Durante una conferencia en Ereván, Azatyan detalló que los activos totales alcanzaron AMD12,8 billones. Las inversiones crediticias llegaron a AMD7,9 billones. El capital total se ubicó en AMD2,2 billones y los depósitos sumaron AMD7,5 billones.
“En 2025, los activos aumentaron en AMD1,8 billones, o un 16,6%”, afirmó. También destacó que el capital creció 22,4% en el último año.
El mayor salto se registró en el sector de la construcción. Los préstamos a este rubro crecieron alrededor de 30%. El volumen actual roza los AMD900.000 millones. En 2024 superaba apenas los AMD700.000 millones.

Azatyan explicó que los préstamos al consumo representan el 23,2% del total. La cartera hipotecaria alcanza AMD1,6 billones y concentra el 21,3%.
“El mayor aumento de los préstamos se produjo en la construcción”, subrayó.
El crédito al consumo avanzó 29%. El sector servicios creció 28%. La industria aumentó 25%. La agricultura subió 17%. Las hipotecas registraron un crecimiento de 13,2%.
El sistema financiero muestra un cambio estructural.

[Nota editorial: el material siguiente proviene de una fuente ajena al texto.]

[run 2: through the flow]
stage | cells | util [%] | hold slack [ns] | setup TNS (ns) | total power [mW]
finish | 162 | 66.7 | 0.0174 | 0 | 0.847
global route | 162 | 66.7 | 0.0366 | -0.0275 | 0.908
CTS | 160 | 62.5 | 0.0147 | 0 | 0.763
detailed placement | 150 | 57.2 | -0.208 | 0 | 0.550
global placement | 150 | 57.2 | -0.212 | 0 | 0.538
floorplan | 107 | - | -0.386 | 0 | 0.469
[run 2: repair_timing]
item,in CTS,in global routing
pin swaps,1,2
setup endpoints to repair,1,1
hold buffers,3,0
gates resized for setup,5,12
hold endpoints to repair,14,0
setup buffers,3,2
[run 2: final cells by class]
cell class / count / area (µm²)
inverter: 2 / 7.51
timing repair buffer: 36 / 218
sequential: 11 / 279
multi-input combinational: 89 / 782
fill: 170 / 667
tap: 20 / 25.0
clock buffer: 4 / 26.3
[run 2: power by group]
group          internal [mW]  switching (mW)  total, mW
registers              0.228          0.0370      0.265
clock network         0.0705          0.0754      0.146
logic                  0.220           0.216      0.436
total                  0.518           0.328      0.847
$ cat config.mk
export PLATFORM = sky130hd
export DESIGN_NAME = vsa_isqrt
export DESIGN_NICKNAME = d
export VERILOG_FILES = /design/src/design/vector_signed_angle_top_assert.svh /design/src/design/vsa_pkg.sv /design/src/design/vsa_isqrt.sv
export SDC_FILE = /design/constraint.sdc
export NUM_CORES = 2
export LEC_CHECK = 0
export ABC_CLOCK_PERIOD_IN_PS = 4100
export BUFFER_PORTS_ARGS = -buffer_cell sky130_fd_sc_hd__clkbuf_2
export CAP_MARGIN = 30
export CORE_ASPECT_RATIO = 0.5
export CORE_MARGIN = 2
export CORE_UTILIZATION = 45
export CTS_CLUSTER_SIZE = 10
export DETAILED_ROUTE_END_ITERATION = 6
export SLEW_MARGIN = 10
export SYNTH_ARGS = -nofsm -noshare
export SYNTH_HDL_FRONTEND = slang
export SYNTH_SLANG_ARGS = --single-unit
$ cat constraint.sdc
create_clock -name clk -period 4.1 [get_ports clk]
set_clock_uncertainty 0.1 [all_clocks]
set_input_delay 0.82 -clock clk [delete_from_list [all_inputs] [get_ports clk]]
set_output_delay 0.82 -clock clk [all_outputs]
set_load 0.05 [all_outputs]
==> config.mk <==
export PLATFORM = sky130hd
export DESIGN_NAME = bresenham_line_rasterizer
export DESIGN_NICKNAME = d
export VERILOG_FILES = /design/src/rtl/core/blr_pkg.sv /design/src/rtl/core/blr_front.sv /design/src/rtl/core/blr_queue.sv /design/src/rtl/core/blr_walker.sv /design/src/rtl/core/bresenham_line_rasterizer.sv
export SDC_FILE = /design/constraint.sdc
export NUM_CORES = 1
export LEC_CHECK = 0
export ABC_AREA = 1
export BUFFER_PORTS_ARGS = -buffer_cell sky130_fd_sc_hd__buf_4
export CAP_MARGIN = 25
export CORE_ASPECT_RATIO = 0.8
export CORE_MARGIN = 2
export CORE_UTILIZATION = 50
export CTS_BUF_LIST = sky130_fd_sc_hd__clkbuf_8
export CTS_CLUSTER_DIAMETER = 50
export DETAILED_ROUTE_END_ITERATION = 16
export PLACE_DENSITY = 0.77
export SKIP_LAST_GASP = 1
export SYNTH_ARGS = -nofsm -noshare
export SYNTH_HDL_FRONTEND = slang
export SYNTH_HIERARCHICAL = 1
export SYNTH_SLANG_ARGS = --single-unit
export TNS_END_PERCENT = 100
==> constraint.sdc <==
create_clock -name clk_i -period 5.65 [get_ports clk_i]
set_input_delay 0.2825 -clock clk_i [delete_from_list [all_inputs] [get_ports clk_i]]
set_output_delay 0.2825 -clock clk_i [all_outputs]
set_load 0.01 [all_outputs]
## src/sv/assert_macros.svh

```systemverilog
// ----------------------------------------------------------------------------
// assert_macros.svh
// Concurrent assertion shorthands shared by the RTL.
// ----------------------------------------------------------------------------
`ifndef ASSERT_MACROS_SVH
`define ASSERT_MACROS_SVH

// Clocked check, masked while reset is asserted (active-low reset).
`define ASSERT_CLK_RST(lbl, clk, rstn, prop, msg) \
    lbl: assert property (@(posedge clk) disable iff (!(rstn)) (prop)) \
        else $error(msg);

// Clocked check that also holds across reset.
`define ASSERT_CLK(lbl, clk, prop, msg) \
    lbl: assert property (@(posedge clk) (prop)) else $error(msg);

`endif

```

## src/sv/ncc_pkg.sv

```systemverilog
`timescale 1ns / 1ps
// ----------------------------------------------------------------------------
// ncc_pkg
// Types, codes and helpers for the nearest-color classifier pipeline.
// ----------------------------------------------------------------------------
package ncc_pkg;

    typedef logic [7:0]  level_t;
    typedef logic [9:0]  score_t;
    typedef logic [23:0] rgb_ref_t;
    typedef logic [2:0]  class_t;
    typedef logic [4:0]  mask_t;

    // result codes
    localparam class_t CLASS_NONE  = 3'd0;
    localparam class_t CLASS_RED   = 3'd1;
    localparam class_t CLASS_GREEN = 3'd2;
    localparam class_t CLASS_BLUE  = 3'd3;
    localparam class_t CLASS_WHITE = 3'd4;
    localparam class_t CLASS_BLACK = 3'd5;

    localparam int NUM_RGB  = 3;
    localparam int NUM_CAND = 5;

    // candidate slot -> result code, slot order is the tie-break priority
    localparam class_t [NUM_CAND-1:0] CAND_CLASS =
        {CLASS_BLACK, CLASS_WHITE, CLASS_BLUE, CLASS_GREEN, CLASS_RED};

    localparam int CAND_WHITE = 3;
    localparam int CAND_BLACK = 4;

    // configuration register indexes
    typedef logic [1:0] cfg_index_t;
    localparam cfg_index_t REG_RED_REF   = 2'd0;
    localparam cfg_index_t REG_GREEN_REF = 2'd1;
    localparam cfg_index_t REG_BLUE_REF  = 2'd2;
    localparam cfg_index_t REG_BRIGHT    = 2'd3;

    localparam rgb_ref_t RED_REF_RST   = 24'h4B0E19;
    localparam rgb_ref_t GREEN_REF_RST = 24'h0D332B;
    localparam rgb_ref_t BLUE_REF_RST  = 24'h0D2637;
    localparam level_t   BRIGHT_RST    = 8'd200;

    localparam score_t FAR_SCORE = 10'd255;

    typedef struct packed {
        logic [NUM_RGB-1:0][23:0] color_ref;   // [0] red, [1] green, [2] blue
        level_t                   bright_threshold;
    } ncc_cfg_t;

    typedef struct packed {
        level_t red_level;
        level_t green_level;
        level_t blue_level;
        level_t ambient_level;
        mask_t  search_mask;
    } ncc_sample_t;

    // stage 1: per-component absolute differences, [color][component]
    typedef struct packed {
        logic [NUM_RGB-1:0][2:0][7:0] diff;
        logic                         bright;
        mask_t                        mask;
    } ncc_diff_t;

    // stage 2: one score per candidate
    typedef struct packed {
        score_t [NUM_CAND-1:0] score;
        mask_t                 mask;
    } ncc_score_t;

    function automatic level_t abs_diff(input level_t a, input level_t b);
        abs_diff = (a > b) ? (a - b) : (b - a);
    endfunction

endpackage

```

## src/sv/ncc_diff.sv

```systemverilog
`timescale 1ns / 1ps
// ----------------------------------------------------------------------------
// ncc_diff
// Stage 1: absolute component differences against each reference, brightness
// flag, and masking of invalid samples.
// ----------------------------------------------------------------------------
module ncc_diff (
    input  logic                aclk,
    input  logic                aresetn,
    input  logic                in_valid,
    output logic                in_ready,
    input  ncc_pkg::ncc_sample_t in_sample,
    input  ncc_pkg::ncc_cfg_t   cfg,
    output logic                out_valid,
    input  logic                out_ready,
    output ncc_pkg::ncc_diff_t  out_data
);

    logic               valid_reg;
    ncc_pkg::ncc_diff_t data_reg;
    ncc_pkg::ncc_diff_t data_next;
    logic               advance;

    assign advance   = !valid_reg || out_ready;
    assign in_ready  = advance;
    assign out_valid = valid_reg;
    assign out_data  = data_reg;

    always_comb begin
        for (int c = 0; c < ncc_pkg::NUM_RGB; c++) begin
            data_next.diff[c][0] = ncc_pkg::abs_diff(in_sample.red_level,
                                                     cfg.color_ref[c][23:16]);
            data_next.diff[c][1] = ncc_pkg::abs_diff(in_sample.green_level,
                                                     cfg.color_ref[c][15:8]);
            data_next.diff[c][2] = ncc_pkg::abs_diff(in_sample.blue_level,
                                                     cfg.color_ref[c][7:0]);
        end
        data_next.bright = in_sample.ambient_level > cfg.bright_threshold;
        // zero ambient means no sample: drop every candidate
        data_next.mask   = (in_sample.ambient_level == '0) ? '0 : in_sample.search_mask;
    end

    always_ff @(posedge aclk) begin
        if (!aresetn) begin
            valid_reg <= 1'b0;
        end else if (advance) begin
            valid_reg <= in_valid;
        end
    end

    always_ff @(posedge aclk) begin
        if (advance && in_valid) begin
            data_reg <= data_next;
        end
    end

endmodule

```

## src/sv/ncc_score.sv

```systemverilog
`timescale 1ns / 1ps
// ----------------------------------------------------------------------------
// ncc_score
// Stage 2: L1 sums for the RGB candidates, fixed scores for white and black.
// ----------------------------------------------------------------------------
module ncc_score (
    input  logic                aclk,
    input  logic                aresetn,
    input  logic                in_valid,
    output logic                in_ready,
    input  ncc_pkg::ncc_diff_t  in_data,
    output logic                out_valid,
    input  logic                out_ready,
    output ncc_pkg::ncc_score_t out_data
);

    logic                valid_reg;
    ncc_pkg::ncc_score_t data_reg;
    ncc_pkg::ncc_score_t data_next;
    logic                advance;

    assign advance   = !valid_reg || out_ready;
    assign in_ready  = advance;
    assign out_valid = valid_reg;
    assign out_data  = data_reg;

    always_comb begin
        for (int c = 0; c < ncc_pkg::NUM_RGB; c++) begin
            data_next.score[c] = 10'(in_data.diff[c][0]) + 10'(in_data.diff[c][1])
                               + 10'(in_data.diff[c][2]);
        end
        data_next.score[ncc_pkg::CAND_WHITE] = in_data.bright ? '0 : ncc_pkg::FAR_SCORE;
        data_next.score[ncc_pkg::CAND_BLACK] = in_data.bright ? ncc_pkg::FAR_SCORE : '0;
        data_next.mask = in_data.mask;
    end

    always_ff @(posedge aclk) begin
        if (!aresetn) begin
            valid_reg <= 1'b0;
        end else if (advance) begin
            valid_reg <= in_valid;
        end
    end

    always_ff @(posedge aclk) begin
        if (advance && in_valid) begin
            data_reg <= data_next;
        end
    end

endmodule

```

## src/sv/ncc_select.sv

```systemverilog
`timescale 1ns / 1ps
// ----------------------------------------------------------------------------
// ncc_select
// Stage 3: lowest-score search over the enabled candidates, into the output
// register. Strictly-lower compare keeps the earlier candidate on a tie.
// ----------------------------------------------------------------------------
module ncc_select (
    input  logic                aclk,
    input  logic                aresetn,
    input  logic                in_valid,
    output logic                in_ready,
    input  ncc_pkg::ncc_score_t in_data,
    output logic                out_valid,
    input  logic                out_ready,
    output ncc_pkg::class_t     out_class
);

    logic             valid_reg;
    ncc_pkg::class_t  class_reg;
    ncc_pkg::class_t  class_next;
    ncc_pkg::score_t  best;
    logic             advance;

    assign advance   = !valid_reg || out_ready;
    assign in_ready  = advance;
    assign out_valid = valid_reg;
    assign out_class = class_reg;

    always_comb begin
        class_next = ncc_pkg::CLASS_NONE;
        best       = '0;
        for (int k = 0; k < ncc_pkg::NUM_CAND; k++) begin
            if (in_data.mask[k] &&
                (class_next == ncc_pkg::CLASS_NONE || in_data.score[k] < best)) begin
                best       = in_data.score[k];
                class_next = ncc_pkg::CAND_CLASS[k];
            end
        end
    end

    always_ff @(posedge aclk) begin
        if (!aresetn) begin
            valid_reg <= 1'b0;
        end else if (advance) begin
            valid_reg <= in_valid;
        end
    end

    always_ff @(posedge aclk) begin
        if (advance && in_valid) begin
            class_reg <= class_next;
        end
    end

endmodule

```

## src/sv/rgb_nearest_color_classifier.sv

```systemverilog
`timescale 1ns / 1ps
// ----------------------------------------------------------------------------
// rgb_nearest_color_classifier
// Classifies an RGB + ambient sample as none/red/green/blue/white/black.
// ----------------------------------------------------------------------------
// Usage:
//   Input beat (s_valid/s_ready): red, green, blue and ambient levels plus a
//   5-bit candidate mask. Result beat (m_valid/m_ready): one 3-bit class per
//   input beat, in order.
//   Three register stages: differences, scores, min-search + output register.
//   Throughput is one beat per cycle while m_ready is high, bounded by the
//   three stage registers. Each stage advances when it is empty or its
//   successor takes its beat, so s_ready stays high while bubbles remain even
//   if m_ready is low; once all three stages hold beats, s_ready drops until
//   m_ready returns. Nothing is dropped or duplicated under stall.
//   Config: cfg_wr_en writes cfg_wdata into register cfg_index
//   (0 red ref, 1 green ref, 2 blue ref, 3 bright threshold in bits 7:0).
//   Write only while the pipeline is empty.
//   Reset (aresetn low, synchronous): pipeline empties and the references
//   and threshold return to their defaults.
// ----------------------------------------------------------------------------
`include "assert_macros.svh"

module rgb_nearest_color_classifier (
    input  logic        aclk,
    input  logic        aresetn,
    input  logic        cfg_wr_en,
    input  logic [1:0]  cfg_index,
    input  logic [23:0] cfg_wdata,
    input  logic        s_valid,
    output logic        s_ready,
    input  logic [7:0]  s_red_level,
    input  logic [7:0]  s_green_level,
    input  logic [7:0]  s_blue_level,
    input  logic [7:0]  s_ambient_level,
    input  logic [4:0]  s_search_mask,
    output logic        m_valid,
    input  logic        m_ready,
    output logic [2:0]  m_color_class
);

    ncc_pkg::ncc_cfg_t   cfg_reg;
    ncc_pkg::ncc_sample_t sample;
    ncc_pkg::ncc_diff_t  diff_data;
    ncc_pkg::ncc_score_t score_data;
    logic                diff_valid;
    logic                diff_ready;
    logic                score_valid;
    logic                score_ready;

    always_ff @(posedge aclk) begin
        if (!aresetn) begin
            cfg_reg.color_ref[0]    <= ncc_pkg::RED_REF_RST;
            cfg_reg.color_ref[1]    <= ncc_pkg::GREEN_REF_RST;
            cfg_reg.color_ref[2]    <= ncc_pkg::BLUE_REF_RST;
            cfg_reg.bright_threshold <= ncc_pkg::BRIGHT_RST;
        end else if (cfg_wr_en) begin
            case (cfg_index)
                ncc_pkg::REG_RED_REF:   cfg_reg.color_ref[0] <= cfg_wdata;
                ncc_pkg::REG_GREEN_REF: cfg_reg.color_ref[1] <= cfg_wdata;
                ncc_pkg::REG_BLUE_REF:  cfg_reg.color_ref[2] <= cfg_wdata;
                ncc_pkg::REG_BRIGHT:    cfg_reg.bright_threshold <= cfg_wdata[7:0];
                default: ;
            endcase
        end
    end

    assign sample.red_level     = s_red_level;
    assign sample.green_level   = s_green_level;
    assign sample.blue_level    = s_blue_level;
    assign sample.ambient_level = s_ambient_level;
    assign sample.search_mask   = s_search_mask;

    ncc_diff u_diff (
        .aclk      (aclk),
        .aresetn   (aresetn),
        .in_valid  (s_valid),
        .in_ready  (s_ready),
        .in_sample (sample),
        .cfg       (cfg_reg),
        .out_valid (diff_valid),
        .out_ready (diff_ready),
        .out_data  (diff_data)
    );

    ncc_score u_score (
        .aclk      (aclk),
        .aresetn   (aresetn),
        .in_valid  (diff_valid),
        .in_ready  (diff_ready),
        .in_data   (diff_data),
        .out_valid (score_valid),
        .out_ready (score_ready),
        .out_data  (score_data)
    );

    ncc_select u_select (
        .aclk      (aclk),
        .aresetn   (aresetn),
        .in_valid  (score_valid),
        .in_ready  (score_ready),
        .in_data   (score_data),
        .out_valid (m_valid),
        .out_ready (m_ready),
        .out_class (m_color_class)
    );

    // no-sample beat must reach stage 1 with every candidate dropped
    `ASSERT_CLK_RST(a_dark_masked, aclk, aresetn, (s_valid && s_ready && s_ambient_level == 8'd0) |=> (diff_valid && diff_data.mask == 5'd0), "zero-ambient beat kept candidates")
    // white and black scores are always complementary
    `ASSERT_CLK_RST(a_wb_complement, aclk, aresetn, score_valid |-> ((score_data.score[ncc_pkg::CAND_WHITE] == 10'd0) != (score_data.score[ncc_pkg::CAND_BLACK] == 10'd0)), "white/black scores not complementary")
    // result code stays within the defined classes
    `ASSERT_CLK_RST(a_class_range, aclk, aresetn, m_valid |-> (m_color_class <= ncc_pkg::CLASS_BLACK), "class code out of range")
    // pipeline is empty right after reset
    `ASSERT_CLK(a_reset_empty, aclk, !aresetn |=> (!m_valid && !diff_valid && !score_valid), "pipeline not empty after reset")

endmodule
```
## src/sv/mtag_pkg.sv

```systemverilog
// Package for the mode 7 texel address generator: shared types, register
// indexes, the quarter-wave sine table and the fixed-point helper functions.
// Depends on nothing; the other RTL files and the bench import it.
package mtag_pkg;

  localparam int TDATA_W     = 24;
  localparam int CFG_ADDR_W  = 3;
  localparam int CFG_DATA_W  = 20;
  localparam int QUEUE_DEPTH = 4;
  localparam int QPTR_W      = $clog2(QUEUE_DEPTH);
  localparam int QCNT_W      = $clog2(QUEUE_DEPTH + 1);

  // Row distance divider: numerator is depth_scale with 16 fraction bits.
  localparam int QUO_W  = 36;
  // Magnitude of (trig difference * column) and its product with distance.
  localparam int MAGC_W = 26;
  localparam int PROD_W = MAGC_W + QUO_W;

  localparam logic [CFG_ADDR_W-1:0] CFG_MODE        = 3'd0;
  localparam logic [CFG_ADDR_W-1:0] CFG_VIEW_ANGLE  = 3'd1;
  localparam logic [CFG_ADDR_W-1:0] CFG_CENTRE_X    = 3'd2;
  localparam logic [CFG_ADDR_W-1:0] CFG_CENTRE_Y    = 3'd3;
  localparam logic [CFG_ADDR_W-1:0] CFG_HALF_WIDTH  = 3'd4;
  localparam logic [CFG_ADDR_W-1:0] CFG_HALF_HEIGHT = 3'd5;
  localparam logic [CFG_ADDR_W-1:0] CFG_DEPTH_SCALE = 3'd6;
  localparam logic [CFG_ADDR_W-1:0] CFG_HORIZON     = 3'd7;

  typedef struct packed {
    logic               perspective_mode;
    logic [9:0]         view_angle;
    logic signed [15:0] centre_x;
    logic signed [15:0] centre_y;
    logic [9:0]         half_width;
    logic [9:0]         half_height;
    logic [19:0]        depth_scale;
    logic [9:0]         horizon;
  } mtag_cfg_t;

  // One classified pixel as it waits between the front and the back.
  typedef struct packed {
    logic               mode;
    logic [9:0]         col;
    logic [10:0]        div;
    logic signed [10:0] dx;
    logic signed [10:0] dy;
  } mtag_item_t;

  localparam logic [63:0] PI_Q30 = 64'd3373259426;
  localparam logic [63:0] TAYLOR_DEN [1:10] = '{64'd6, 64'd20, 64'd42, 64'd72, 64'd110,
                                                  64'd156, 64'd210, 64'd272, 64'd342, 64'd420};

  typedef logic [256:0][14:0] qsin_t;

  // round(16384*sin(k*pi/512)) by a Q30 Taylor series, evaluated at elaboration.
  function automatic logic [14:0] quarter_sin(input logic [8:0] k);
    logic [63:0]        x;
    logic [63:0]        x2;
    logic [63:0]        t;
    logic signed [63:0] s;
    x  = (64'(k) * PI_Q30) / 64'd512;
    x2 = (x * x) >> 30;
    t  = x;
    s  = signed'(x);
    for (int n = 1; n <= 10; n++) begin
      t = ((t * x2) >> 30) / TAYLOR_DEN[n];
      if (n[0]) s = s - signed'(t);
      else      s = s + signed'(t);
    end
    if (s < 0) s = '0;
    return 15'((unsigned'(s) + 64'd32768) >> 16);
  endfunction

  function automatic qsin_t build_qsin();
    qsin_t tbl;
    for (int k = 0; k <= 256; k++) begin
      tbl[k] = quarter_sin(9'(k));
    end
    return tbl;
  endfunction

  localparam qsin_t QSIN = build_qsin();

  function automatic logic signed [15:0] sin_q14(input logic [9:0] idx);
    logic [8:0]         q;
    logic [8:0]         qm;
    logic signed [15:0] m;
    q  = idx[8:0];
    qm = (q <= 9'd256) ? q : 9'(10'd512 - {1'b0, q});
    m  = signed'({1'b0, QSIN[qm]});
    return idx[9] ? -m : m;
  endfunction

  function automatic logic signed [15:0] cos_q14(input logic [9:0] idx);
    return sin_q14(idx + 10'd256);
  endfunction

  // Low ten bits of v / 2^frac truncated toward zero.
  function automatic logic [9:0] trunc_low(input logic signed [63:0] v, input int frac);
    logic signed [63:0] sh;
    logic [63:0]        fmask;
    logic               nz;
    sh    = v >>> frac;
    fmask = (64'd1 << frac) - 64'd1;
    nz    = |(v & fmask);
    return sh[9:0] + {9'd0, v[63] & nz};
  endfunction

endpackage

```

## src/sv/mtag_queue.sv

```systemverilog
// Short queue between the front and back of the texel address generator.
// Holds classified pixels in registers. Uses mtag_pkg.
module mtag_queue (
  input  logic                  clk,
  input  logic                  rst_n,
  input  logic                  push,
  input  mtag_pkg::mtag_item_t  push_item,
  output logic                  full,
  input  logic                  pop,
  output logic                  not_empty,
  output mtag_pkg::mtag_item_t  head
);
  import mtag_pkg::*;

  mtag_item_t        mem_r [QUEUE_DEPTH];
  logic [QPTR_W-1:0] wr_ptr_r;
  logic [QPTR_W-1:0] rd_ptr_r;
  logic [QCNT_W-1:0] count_r;

  assign full      = (count_r == QCNT_W'(QUEUE_DEPTH));
  assign not_empty = (count_r != '0);
  assign head      = mem_r[rd_ptr_r];

  always_ff @(posedge clk) begin
    if (!rst_n) begin
      wr_ptr_r <= '0;
      rd_ptr_r <= '0;
      count_r  <= '0;
    end else begin
      if (push) wr_ptr_r <= wr_ptr_r + QPTR_W'(1);
      if (pop)  rd_ptr_r <= rd_ptr_r + QPTR_W'(1);
      if (push && !pop)      count_r <= count_r + QCNT_W'(1);
      else if (pop && !push) count_r <= count_r - QCNT_W'(1);
    end
  end

  always_ff @(posedge clk) begin
    if (push) mem_r[wr_ptr_r] <= push_item;
  end

endmodule

```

En 2024, el 46% de los préstamos fue a personas físicas. En 2025 bajó al 44%. Los préstamos a empresas aumentaron.
Azatyan calificó este dato como positivo. Señaló que refleja mayor dinamismo productivo en la economía de Armenia.
El sistema emplea a unos 17.000 trabajadores. En los últimos tres años, las tasas de crecimiento aceleraron en activos, capital y crédito.
Los pasivos totales crecieron en AMD1,4 billones. El ritmo de expansión supera al de años anteriores. El sistema financiero consolida así una etapa de crecimiento sostenido.
El avance del crédito en construcción y servicios anticipa un impacto directo en el mercado inmobiliario y en el consumo interno.
La gran incógnita ahora pasa por la sostenibilidad de este ritmo en 2026.